- _ASSIGNMENT_:
Here is the task for the records below: repeat exactly the lines from the one with "layout_setup_ws_ns: 0.182" to the one with "wl_per_cell_um: 13.3", both included, and nothing else.

- _RECORDS FOR PROCESSING_:

==> src/rtl/psram_ctrl_pkg.sv <==
package psram_ctrl_pkg;

  typedef enum logic [2:0] {
    ST_IDLE,
    ST_SETUP,
    ST_ACCESS,
    ST_HOLD,
    ST_RECOVER
  } ps_state_e;

  function automatic int cycles_for(input int ns, input int period);
    return (ns + period - 1) / period;
  endfunction

  function automatic int at_least_one(input int v);
    return (v < 1) ? 1 : v;
  endfunction

  function automatic int max2(input int a, input int b);
    return (a > b) ? a : b;
  endfunction

endpackage

==> src/rtl/psram_req_reg.sv <==
module psram_req_reg #(
  parameter int DATA_W = 16,
  parameter int LANES  = DATA_W / 8
) (
  input  logic              clk,
  input  logic              rst,
  input  logic              accept,
  input  logic              in_we,
  input  logic [DATA_W-1:0] in_wdata,
  input  logic [LANES-1:0]  in_mask,
  output logic              is_wr,
  output logic              noop,
  output logic [DATA_W-1:0] wdata
);

  always_ff @(posedge clk) begin
    if (rst) begin
      is_wr <= 1'b0;
      noop  <= 1'b0;
      wdata <= '0;
    end else if (accept) begin
      is_wr <= in_we;
      noop  <= in_we && (in_mask == '0);
      wdata <= in_wdata;
    end
  end

endmodule

==> src/rtl/psram_seq.sv <==
module psram_seq
  import psram_ctrl_pkg::*;
#(
  parameter int RD_ACC = 7,
  parameter int WR_ACC = 5,
  parameter int RD_REC = 1,
  parameter int WR_REC = 3
) (
  input  logic      clk,
  input  logic      rst,
  input  logic      accept,
  input  logic      is_wr,
  input  logic      noop,
  output ps_state_e state_q,
  output ps_state_e state_d
);

  localparam int MAX_CNT = max2(max2(RD_ACC, WR_ACC), max2(RD_REC, WR_REC));
  localparam int CNT_W   = $clog2(MAX_CNT + 1);

  logic [CNT_W-1:0] cnt_q, cnt_d;

  always_comb begin
    state_d = state_q;
    cnt_d   = cnt_q;
    unique case (state_q)
      ST_IDLE: begin
        if (accept) state_d = ST_SETUP;
      end
      ST_SETUP: begin
        if (noop) begin
          state_d = ST_RECOVER;
          cnt_d   = CNT_W'(WR_REC - 1);
        end else begin
          state_d = ST_ACCESS;
          cnt_d   = is_wr ? CNT_W'(WR_ACC - 1) : CNT_W'(RD_ACC - 1);
        end
      end
      ST_ACCESS: begin
        if (cnt_q == '0) state_d = ST_HOLD;
        else             cnt_d   = cnt_q - 1'b1;
      end
      ST_HOLD: begin
        state_d = ST_RECOVER;
        cnt_d   = is_wr ? CNT_W'(WR_REC - 1) : CNT_W'(RD_REC - 1);
      end
      ST_RECOVER: begin
        if (cnt_q == '0) state_d = ST_IDLE;
        else             cnt_d   = cnt_q - 1'b1;
      end
      default: state_d = ST_IDLE;
    endcase
  end

  always_ff @(posedge clk) begin
    if (rst) begin
      state_q <= ST_IDLE;
      cnt_q   <= '0;
    end else begin
      state_q <= state_d;
      cnt_q   <= cnt_d;
    end
  end

endmodule

==> src/rtl/psram_pins.sv <==
module psram_pins
  import psram_ctrl_pkg::*;
#(
  parameter int ADDR_W = 18,
  parameter int DATA_W = 16,
  parameter int LANES  = DATA_W / 8
) (
  input  logic              clk,
  input  logic              rst,
  input  logic              accept,
  input  logic              req_we,
  input  logic [ADDR_W-1:0] req_addr,
  input  logic [LANES-1:0]  req_mask,
  input  logic              is_wr,
  input  logic [DATA_W-1:0] wdata,
  input  ps_state_e         state_q,
  input  ps_state_e         state_d,
  input  logic [DATA_W-1:0] dq_i,
  output logic              ready,
  output logic              rvalid,
  output logic [DATA_W-1:0] rdata,
  output logic              ce_n,
  output logic              oe_n,
  output logic              we_n,
  output logic [LANES-1:0]  lane_n,
  output logic [ADDR_W-1:0] addr,
  output logic [DATA_W-1:0] dq_o,
  output logic              dq_oe
);

  logic going_access, ending_access, first_access;

  assign going_access  = (state_d == ST_ACCESS);
  assign ending_access = (state_q == ST_ACCESS) && (state_d == ST_HOLD);
  assign first_access  = (state_q == ST_SETUP) && going_access;

  always_ff @(posedge clk) begin
    if (rst) begin
      ready  <= 1'b1;
      rvalid <= 1'b0;
      rdata  <= '0;
      ce_n   <= 1'b1;
      oe_n   <= 1'b1;
      we_n   <= 1'b1;
      addr   <= '0;
      dq_o   <= '0;
      dq_oe  <= 1'b0;
    end else begin
      ready  <= (state_d == ST_IDLE);
      ce_n   <= !going_access;
      oe_n   <= !(going_access && !is_wr);
      we_n   <= !(going_access && is_wr);
      dq_oe  <= is_wr && (going_access || state_d == ST_HOLD);
      rvalid <= ending_access && !is_wr;
      if (accept)                    addr  <= req_addr;
      if (first_access && is_wr)     dq_o  <= wdata;
      if (ending_access && !is_wr)   rdata <= dq_i;
    end
  end

  for (genvar g = 0; g < LANES; g++) begin : g_lane
    logic lane_q;
    always_ff @(posedge clk) begin
      if (rst)                      lane_q <= 1'b1;
      else if (accept)              lane_q <= req_we ? !req_mask[g] : 1'b0;
      else if (state_q == ST_HOLD)  lane_q <= 1'b1;
    end
    assign lane_n[g] = lane_q;
  end

endmodule

==> src/rtl/psram_ctrl.sv <==
module psram_ctrl
  import psram_ctrl_pkg::*;
#(
  parameter int ADDR_W         = 18,
  parameter int DATA_W         = 16,
  parameter int CLK_PERIOD_NS  = 10,
  parameter int T_RD_ACCESS_NS = 70,
  parameter int T_OE_NS        = 25,
  parameter int T_WR_PULSE_NS  = 45,
  parameter int T_CYCLE_NS     = 100
) (
  input  logic              clk,
  input  logic              rst,
  input  logic              req_valid,
  output logic              req_ready,
  input  logic              req_we,
  input  logic [ADDR_W-1:0] req_addr,
  input  logic [DATA_W-1:0] req_wdata,
  input  logic [DATA_W/8-1:0] req_mask,
  output logic              rsp_valid,
  output logic [DATA_W-1:0] rsp_rdata,
  output logic              mem_ce_n,
  output logic              mem_oe_n,
  output logic              mem_we_n,
  output logic              mem_ub_n,
  output logic              mem_lb_n,
  output logic [ADDR_W-1:0] mem_addr,
  output logic [DATA_W-1:0] mem_dq_o,
  output logic              mem_dq_oe,
  input  logic [DATA_W-1:0] mem_dq_i
);

  localparam int LANES   = DATA_W / 8;
  localparam int RD_ACC  = max2(cycles_for(T_RD_ACCESS_NS, CLK_PERIOD_NS),
                                cycles_for(T_OE_NS, CLK_PERIOD_NS));
  localparam int WR_ACC  = at_least_one(cycles_for(T_WR_PULSE_NS, CLK_PERIOD_NS));
  localparam int CYC     = cycles_for(T_CYCLE_NS, CLK_PERIOD_NS);
  localparam int RD_REC  = at_least_one(CYC - RD_ACC - 2);
  localparam int WR_REC  = at_least_one(CYC - WR_ACC - 2);

  logic              accept;
  logic              is_wr, noop;
  logic [DATA_W-1:0] wdata;
  logic [LANES-1:0]  lane_n;
  ps_state_e         state_q, state_d;

  assign accept = req_valid && req_ready;

  psram_req_reg #(.DATA_W(DATA_W), .LANES(LANES)) u_req (
    .clk(clk), .rst(rst), .accept(accept),
    .in_we(req_we), .in_wdata(req_wdata), .in_mask(req_mask),
    .is_wr(is_wr), .noop(noop), .wdata(wdata)
  );

  psram_seq #(
    .RD_ACC(RD_ACC), .WR_ACC(WR_ACC), .RD_REC(RD_REC), .WR_REC(WR_REC)
  ) u_seq (
    .clk(clk), .rst(rst), .accept(accept), .is_wr(is_wr), .noop(noop),
    .state_q(state_q), .state_d(state_d)
  );

  psram_pins #(.ADDR_W(ADDR_W), .DATA_W(DATA_W), .LANES(LANES)) u_pins (
    .clk(clk), .rst(rst), .accept(accept),
    .req_we(req_we), .req_addr(req_addr), .req_mask(req_mask),
    .is_wr(is_wr), .wdata(wdata), .state_q(state_q), .state_d(state_d),
    .dq_i(mem_dq_i),
    .ready(req_ready), .rvalid(rsp_valid), .rdata(rsp_rdata),
    .ce_n(mem_ce_n), .oe_n(mem_oe_n), .we_n(mem_we_n), .lane_n(lane_n),
    .addr(mem_addr), .dq_o(mem_dq_o), .dq_oe(mem_dq_oe)
  );

  assign mem_lb_n = lane_n[0];
  assign mem_ub_n = lane_n[LANES-1];

endmodule

==> config.mk <==
export PLATFORM = sky130hd
export DESIGN_NAME = psram_ctrl
export DESIGN_NICKNAME = d
export VERILOG_FILES = /design/src/rtl/psram_ctrl_pkg.sv /design/src/rtl/psram_req_reg.sv /design/src/rtl/psram_seq.sv /design/src/rtl/psram_pins.sv /design/src/rtl/psram_ctrl.sv
export SDC_FILE = /design/constraint.sdc
export NUM_CORES = 1
export LEC_CHECK = 0
export BUFFER_PORTS_ARGS = -buffer_cell sky130_fd_sc_hd__buf_4
export CORE_ASPECT_RATIO = 1.4
export CORE_UTILIZATION = 50
export CTS_CLUSTER_SIZE = 12
export DETAILED_ROUTE_END_ITERATION = 8
export HOLD_SLACK_MARGIN = 0.03
export MAX_ROUTING_LAYER = met4
export PLACE_DENSITY = 0.79
export SLEW_MARGIN = 0
export SYNTH_ARGS = -nofsm -noshare
export SYNTH_HDL_FRONTEND = slang
export SYNTH_HIERARCHICAL = 1
export SYNTH_SLANG_ARGS = --single-unit
==> constraint.sdc <==
create_clock -name clk -period 4.1 [get_ports clk]
set_input_delay 0.205 -clock clk [delete_from_list [all_inputs] [get_ports clk]]
set_output_delay 0.205 -clock clk [all_outputs]
set_load 0.01 [all_outputs]
Word level (Yosys, flattened, before mapping). Index checks and enable logic that the tools add are counted. Widths: inputs -> output; s select.

Logic and storage cells: 63. Register bits after elaboration: 82.

Muxes and demuxes: 15. $add $sub $neg: 1. Reduce and logical (&&, ||, !) cells: 24. Equal/unequal tests: 7.

Operators with widths (count): $mux 3 (6); $pmux 3 s5 (1); $eq 3x2->1 const B (4); $logic_and 1x1->1 (9); $logic_not 3->1 (3); $pmux 3 s3 (1); $logic_not 1->1 (6); $mux 1 (5); $mux 2 (2); $eq 3x1->1 const B (1); $eq 3x3->1 const B (1); $reduce_bool 3->1 (1); $sub 3x1->3 const B (1); $logic_not 2->1 (1); $ne 2x2->1 const B (1); $reduce_and 2->1 (1); $reduce_bool 2->1 (1); $reduce_or 2->1 (1); $logic_or 1x1->1 (1).

Longest topological paths before layout. Gate-level depths: netlist of the first run.

Depth after elaboration: 6. Gate-level depth with buffers: 9.

Hierarchy. The synthesis of the first run kept the hierarchy.

By module, submodules not included: psram_pins (area each 2419.8 µm², times used 1, seq. area each 1161.1 µm², cells an instance 226); psram_req_reg (area each 658.1 µm², times used 1, seq. area each 360.3 µm², cells an instance 59); psram_seq (area each 409.1 µm², times used 1, seq. area each 120.1 µm², cells an instance 50); psram_ctrl (area each 6.3 µm², times used 1, seq. area each 0.0 µm², cells an instance 1).

Least setup slack after synthesis of the first run. Ideal clock, no wire load.

Path kind: reg-to-reg. From: register u_seq.state_q[1]. To: register u_pins.rdata[10]. Data required time: 4028 ps. Arrival time: 2151 ps. Slack: 1878 ps. Cell stages (with the launch flop): 8. Library setup time: 72 ps. Period minus slack after synthesis: 2222 ps. Buffers on the path: 2. Cells stage by stage: dfxtp_1 -> clkbuf_1 -> mux2i_1 -> nor3_1 -> nand4bb_4 -> nor3_4 -> buf_12 -> mux2i_1.

Cells in the longest elaborated chain, start to end: 5.

Ends and longest elaborated chain: start, declared (line psram_seq.sv:14) `output ps_state_e state_q,`; start signal, assigned (line psram_seq.sv:60) `state_q <= state_d;`; $eq 3x3->1, or another cell as far along (line psram_seq.sv:26) `unique case (state_q)`; $pmux 3 s5 * (line psram_seq.sv:26); via state_d[0] (line psram_ctrl.sv:45) `ps_state_e state_q, state_d;`; $eq 3x2->1 * (line psram_pins.sv:34) `assign ending_access = (state_q == ST_ACCESS) && (state_d == ST_HOLD);`; $logic_and 1x1->1 * (line psram_pins.sv:34); $logic_and 1x1->1 * (line psram_pins.sv:57) `if (ending_access && !is_wr) rdata <= dq_i;`; end signal, assigned (line psram_pins.sv:57); end, declared (line psram_pins.sv:21) `output logic [DATA_W-1:0] rdata,`.

The timed path passes the listed nets; every way through them passes the cells marked *. A chain may end at the register's enable or synchronous reset.

Final worst setup path of the first run.
From: register u_seq.cnt_q[0]. To: register u_pins.rdata[2].

Cells in the longest elaborated chain, start to end: 6.

Ends and longest elaborated chain: start, declared (line psram_seq.sv:21) `logic [CNT_W-1:0] cnt_q, cnt_d;`; start signal, assigned (line psram_seq.sv:61) `cnt_q <= cnt_d;`; $logic_not 3->1 * (line psram_seq.sv:40, psram_seq.sv:48); $mux 3 (on tied branches) (line psram_seq.sv:48, psram_seq.sv:40); $pmux 3 s5 * (line psram_seq.sv:26); via state_d[0] (line psram_ctrl.sv:45); $eq 3x2->1 * (line psram_pins.sv:34); $logic_and 1x1->1 * (line psram_pins.sv:34); $logic_and 1x1->1 * (line psram_pins.sv:57).

Marks and branches as above.

==> results of run 1 <==
## cell usage after synthesis, types with 3 or more instances
library cell  instances
nor3_1                6
nand2b_1             68
buf_2                 3
dfxtp_1              82
a21oi_1               6
mux2i_1              68
inv_1                 6
nand2_1               4
nor2_1               39
clkbuf_1             11
## cell type report
cell class	instances	area (um2)
fill	562	2140
multi-input combinational	226	1680
sequential	82	1640
timing repair buffer	114	856
clock buffer	9	124
tap	92	115
clock inverter	7	80.1
inverter	6	22.5
## power by group through the flow
stage	sequential [mW]	clock, mW	combinational (mW)
after detailed placement	0.904	0	0.323
after global routing	0.893	0.625	0.352
after CTS	0.886	0.595	0.324
after global placement	0.901	0	0.314
final	0.885	0.577	0.320
after floorplan	0.902	0	0.223
## through the flow
stage           util  power [mW]  hold slack, ns  instances
6_report       0.678        1.78          0.0899        536
5_1_grt        0.678        1.87          0.0770        536
4_1_cts        0.678        1.80          0.0769        536
3_5_place_dp   0.648        1.23           0.447        520
3_3_place_gp   0.648        1.22           0.438        520
2_1_floorplan      -        1.12           0.274        336
## worst max path at each step
stage	slack (ns)	startpoint	endpoint	cells after the start
2_1_floorplan	1.88	u_seq/state_q[1]$_SDFF_PP0_	u_pins/rdata[10]$_SDFFE_PP0P_	7
3_3_place_gp	1.55	u_seq/cnt_q[0]$_SDFFE_PP0P_	u_pins/rdata[10]$_SDFFE_PP0P_	8
3_5_place_dp	1.36	u_seq/cnt_q[0]$_SDFFE_PP0P_	u_pins/rdata[2]$_SDFFE_PP0P_	8
4_1_cts	1.34	u_seq/cnt_q[0]$_SDFFE_PP0P_	u_pins/rdata[13]$_SDFFE_PP0P_	8
5_1_grt	1.07	u_seq/cnt_q[0]$_SDFFE_PP0P_	u_pins/rdata[12]$_SDFFE_PP0P_	8
6_report	1.37	u_seq/cnt_q[0]$_SDFFE_PP0P_	u_pins/rdata[2]$_SDFFE_PP0P_	8
## metal layers
metal / part of all wire / track usage / up-vias
met3: 0.048 / 0.0320 / 8
met5: 0 / - / -
met1: 0.42 / 0.203 / 1219
li1: - / - / 1326
met4: 0.012 / 0.0950 / 0
met2: 0.52 / 0.358 / 77
## kinds of logic after synthesis
group | after synthesis
and+or+nand+nor | 137
adders and majority gates | 2
xor gates and xnor gates | 2
AOI/OAI and AO/OA | 17
muxes | 68
DFF | 82
buffers and inverters | 28
## flip-flops by register name, indices dropped and copies added, names as in the netlist
register / flops
u_pins/dq_oe: 1
u_pins/addr: 18
u_pins/oe_n: 1
u_seq/state_q: 3
u_pins/ce_n: 1
u_pins/rvalid: 1
u_req/noop: 1
u_req/is_wr: 1
u_pins/ready: 1
u_pins/we_n: 1
u_seq/cnt_q: 3
u_pins/dq_o: 16
u_pins/g_lane.lane_q: 2
u_req/wdata: 16
u_pins/rdata: 16
## placed cells by master, fill, tap and decap left out, types with 2 or more instances in the layout
master,netlist,final
buf_4,2,114
nand2b_1,68,68
clkinvlp_4,0,2
o21ai_0,2,2
nor3_1,6,6
nand2_1,4,4
nand4bb_4,2,2
dfxtp_1,82,82
ha_1,2,2
nor2b_1,2,2
or3_1,2,2
xnor2_1,2,2
clkbuf_8,0,9
inv_1,6,6
nor2_1,39,39
clkinv_4,0,4
a21o_1,2,2
a21oi_1,6,6
mux2i_1,68,68
nor3_4,2,2
nor4_1,2,2
## worst min-delay path: stages
cell and delay [ns]:
buf_4 0.07, mux2i_1 0.05, nor2_1 0.07
==> flow_summary.yaml, run 1 <==
synthesis:
  yosys_warnings: 6
  synth_xor_area_frac: 0.00501
  synth_top_family_by_area: "simple AND/OR/NAND/NOR gates"
  syn_nets: 394
  muxShareOfSynthArea: 0.195
  synth_compound_area_frac: 0.0344
  synthAdderAreaFrac: 0.00716
  synth_cell_types: 41
  ys_seq_elements: 82
  synthCells: 336
  ys.flop_type: "dfxtp_1"
  async_reset_ff_frac: 0
  ys_top_cells_by_area: "dfxtp_1 (47%), mux2i_1 (19%), nand2b_1 (12%)"
  syn_avg_cell_area_um2: 10.4
  synth-simple-area-share: 0.238
  synth.top_cell.area_share: 0.470
  seq_area_frac_synth: 0.470
  yosys.area.top_type: "dfxtp_1"
  syn_area_um2: 3490
  synth_edf_count: 0
die:
  io_pins: 114
  die_y_um: 101
  coreArea_um2: 6660
  start_util: 0.525
  die-area_um2: 7330
  row_count: 35
  fp.dieW_um: 72.6
worst_setup_path:
  slowest_delay_ns: 0.76
  cp_num_buf_inv: 1
  critical-path-top-delay-family: "simple AND/OR/NAND/NOR gates"
  r2r-start: "u_seq/cnt_q[0]$_SDFFE_PP0P_"
  rr_endpoint: "u_pins/rdata[2]$_SDFFE_PP0P_"
  r2r_cells: 8
  crit_top_cell: "mux2i_1"
  cp_max_fo: 16
  path_class: "reg -> reg"
  cpMaxStageDelayCell: "nor3_4"
  cp.required_ns: 4.38
  worstSetupStartpointType: "register"
  cp_cell_sequence: "inv_1, ha_1, nor2b_1, mux2i_1, nor3_1, nand4bb_4, nor3_4, mux2i_1"
  regToRegSetupSlack_ns: 1.37
  arrival_ns: 3.01
  endpoint_kind: "register"
worst_hold_path:
  min_to: "u_req/wdata[8]$_SDFFE_PP0P_"
  holdCritStartpoint: "req_wdata[8]"
  whs_path_depth: 3
  hp-class: "in -> reg"
place:
  post-place-ws_ns: 1.36
  hpwl_um: 4740
  placed_area_um2: 4310
  gp_congestion: 0.767
  port_buffers: 113
clocking:
  cts_root_buffer: "clkbuf_8"
  cts_tree: "yes"
  path_clk_slew_ns: 0.09
  cts_made_buffers: 9
  clock_path_buffers: 2
  hold_buffers: 0
  cts-htree-levels: 3
  clock_latency_ns: 0.34
  numClockSinks: 82
  postCtsSetupBuffers: 0
  cts_resized: 0
sta:
  slew-limit-headroom: 0.283
  period_share: 0.666
  layout_setup_ws_ns: 1.37
  max_freq_mhz: 366
  setup_tns_ns: 0
  fin_skew_ns: 0.00779
  worst_slew_pin_slew_ns: 1.07
  setup_violations: 0
  rsz0062_at_grt: "no"
  min_period_ns: 2.73
  hold_violations: 0
  slew_viol_final: 0
routing:
  ant_nets: 0
  wl_per_cell_um: 12.9
  drtIter0Drc: 87
  dr.pass1.iters: 4
  drt_drc_violations_left: 0
  drt-total-wl_um: 6910
  via_per_inst: 4.91
  route.vias.total: 2630
grt:
  grtUsageTotal: 0.197
  grt_max_degree: 114
  grt_pass1_wl_um: 10900
  grt-ovfl-total: 0
  grt_antenna_before_repair: 0
  grt_pass1_vias: 2532
pwr:
  p_sw_uw: 479
  power_density_nw_per_um2: 395
  p_clk_frac: 0.324
  switching_share: 0.269
  pwr-share-comb: 0.180
  p_leak_nw: 1.85
  p_seq_frac: 0.497
  p_int_mw: 1.30
  vdd_drop_max_mv: 0.298
layout:
  fin_nets: 497
  synthToLayoutAreaGrowth_pct: 29.3
  n_antenna_cell: 0
  layout-drive-gt1-share: 0.318
  final_cell_area_um2: 4520
outcome:
  status: "completed"
flow_run:
  cap_violations: 0
No activity file was read; power rests on OpenSTA's default activity.
==> run 2, diff against run 1 <==
Clock period 4.1 ns to 2.7 ns, I/O delays scaled along.
==> flow_summary.yaml, run 2 (synthesis results as in run 1) <==
sta:
  max_freq_mhz: 397
  layout_setup_ws_ns: 0.182
  period_share: 0.933
  fin_skew_ns: 0.0120
  setup_violations: 0
  setup_tns_ns: 0
  min_period_ns: 2.52
  slew-limit-headroom: 0.301
  slew_viol_final: 0
  whs_ns: 0.0425
  hold_violations: 0
  rsz0062_at_grt: "no"
  worst_slew_pin_slew_ns: 1.04
place:
  post-place-ws_ns: 0.234
  hpwl_um: 4830
  port_buffers: 113
  gp_congestion: 0.727
routing:
  drtIter0Drc: 103
  wl_per_cell_um: 13.3
  via_per_inst: 4.82
  drt_drc_violations_left: 0
  route.vias.total: 2726
  drt-total-wl_um: 7540
  dr.pass1.iters: 4
  ant_nets: 0
grt:
  grt_pass1_wl_um: 12100
  grt-ovfl-total: 0
  grt_max_degree: 114
  grt_antenna_before_repair: 0
  grt_pass1_vias: 2700
  grtUsageTotal: 0.218
worst_setup_path:
  crit_top_cell: "mux2i_1"
  arrival_ns: 2.79
  path_class: "reg -> reg"
  cp.required_ns: 2.98
  cp_max_fo: 16
  slowest_delay_ns: 0.80
  worstSetupStartpointType: "register"
  cpMaxStageDelayCell: "nor3_4"
  cp_cell_sequence: "mux2i_1, nor3_1, nand4bb_4, nor3_4, mux2i_1"
  endpoint_kind: "register"
worst_hold_path:
  hp-class: "in -> reg"
die:
  start_util: 0.525
  die_y_um: 101
  die-area_um2: 7330
  row_count: 35
  io_pins: 114
  fp.dieW_um: 72.6
  coreArea_um2: 6660
clocking:
  cts_tree: "yes"
  numClockSinks: 82
  cts-htree-levels: 3
  path_clk_slew_ns: 0.08
  clock_latency_ns: 0.35
  clock_path_buffers: 2
  cts_resized: 0
  cts_root_buffer: "clkbuf_8"
  cts_made_buffers: 9
  postCtsSetupBuffers: 0
layout:
  final_common_cell: "buf_4"
  largest_register_ffs: 18
  final_cell_mix: "buf_4 (117), dfxtp_1 (82), mux2i_1 (68), nand2b_1 (68), nor2_1 (39)"
  layout-drive-gt1-share: 0.304
  fin_nets: 527
  n_antenna_cell: 0
  synthToLayoutAreaGrowth_pct: 38.6
  top_register: "u_pins/addr"
pwr:
  power_density_nw_per_um2: 598
  p_leak_nw: 2.00
  vdd_drop_max_mv: 0.470
flow_run:
  cap_violations: 0
outcome:
  status: "completed"
## run 2: cell count changes in the layout (fill, tap and decap cells not counted), sizes merged
cell	previous run	this run
dlygate4sd3	0	27
buf	114	117
clkinv	4	1
clkbuf	9	11
bufinv	1	2
clkinvlp	2	1
inv	6	7
## run 2: power by group
group	leakage (nW)	internal [mW]	total, mW	switching, mW
Clock	0.116	0.576	1.02	0.439
Sequential	0.668	1.28	1.34	0.0517
Combinational	1.22	0.296	0.543	0.246
## run 2: final cells by class
type | count | area, um2
fillers | 522 | 1820
multi-input cells | 226 | 1680
flip-flops and latches | 82 | 1640
repair buffers | 144 | 1150
clock buffers | 11 | 151
well taps | 92 | 115
clock inverters | 5 | 85.1
inverters | 6 | 22.5
## run 2: worst paths after layout
check | end | startpoint | cells after the start | slack [ns]
setup / recovery | u_pins/dq_o[5]$_SDFFE_PP0P_ | u_seq/state_q[1]$_SDFF_PP0_ | 5 | 0.18
setup reg to reg | u_pins/dq_o[5]$_SDFFE_PP0P_ | u_seq/state_q[1]$_SDFF_PP0_ | 5 | 0.18
hold / removal | u_req/wdata[14]$_SDFFE_PP0P_ | req_wdata[14] | 3 | 0.04
hold reg to reg | u_pins/dq_o[15]$_SDFFE_PP0P_ | u_req/wdata[15]$_SDFFE_PP0P_ | 2 | 0.47
## run 2: per-layer routing
| layer | global-route usage | vias to the layer above | wire length [um] |
|---|---|---|---|
| met5 | - | - | 0 |
| met4 | 0.0950 | 0 | 128 |
| met3 | 0.0590 | 15 | 455 |
| met2 | 0.371 | 81 | 3850 |
| met1 | 0.234 | 1252 | 3100 |
| li1 | - | 1378 | - |
## run 2: timing repair
action	in CTS	in global routing
hold endpoints to repair	27	0
setup endpoints to repair	0	0
hold buffers	27	0
## run 2: stage by stage
stage	area, um2	power, mW	std cells	util
detailed placement	4330	1.87	523	0.651
global route	4840	3.04	566	0.727
finish	4840	2.89	566	0.727
global placement	4330	1.85	523	0.651
floorplan	3490	1.71	336	-
CTS	4840	2.92	566	0.727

- _ANSWER AREA_:
  layout_setup_ws_ns: 0.182
  period_share: 0.933
  fin_skew_ns: 0.0120
  setup_violations: 0
  setup_tns_ns: 0
  min_period_ns: 2.52
  slew-limit-headroom: 0.301
  slew_viol_final: 0
  whs_ns: 0.0425
  hold_violations: 0
  rsz0062_at_grt: "no"
  worst_slew_pin_slew_ns: 1.04
place:
  post-place-ws_ns: 0.234
  hpwl_um: 4830
  port_buffers: 113
  gp_congestion: 0.727
routing:
  drtIter0Drc: 103
  wl_per_cell_um: 13.3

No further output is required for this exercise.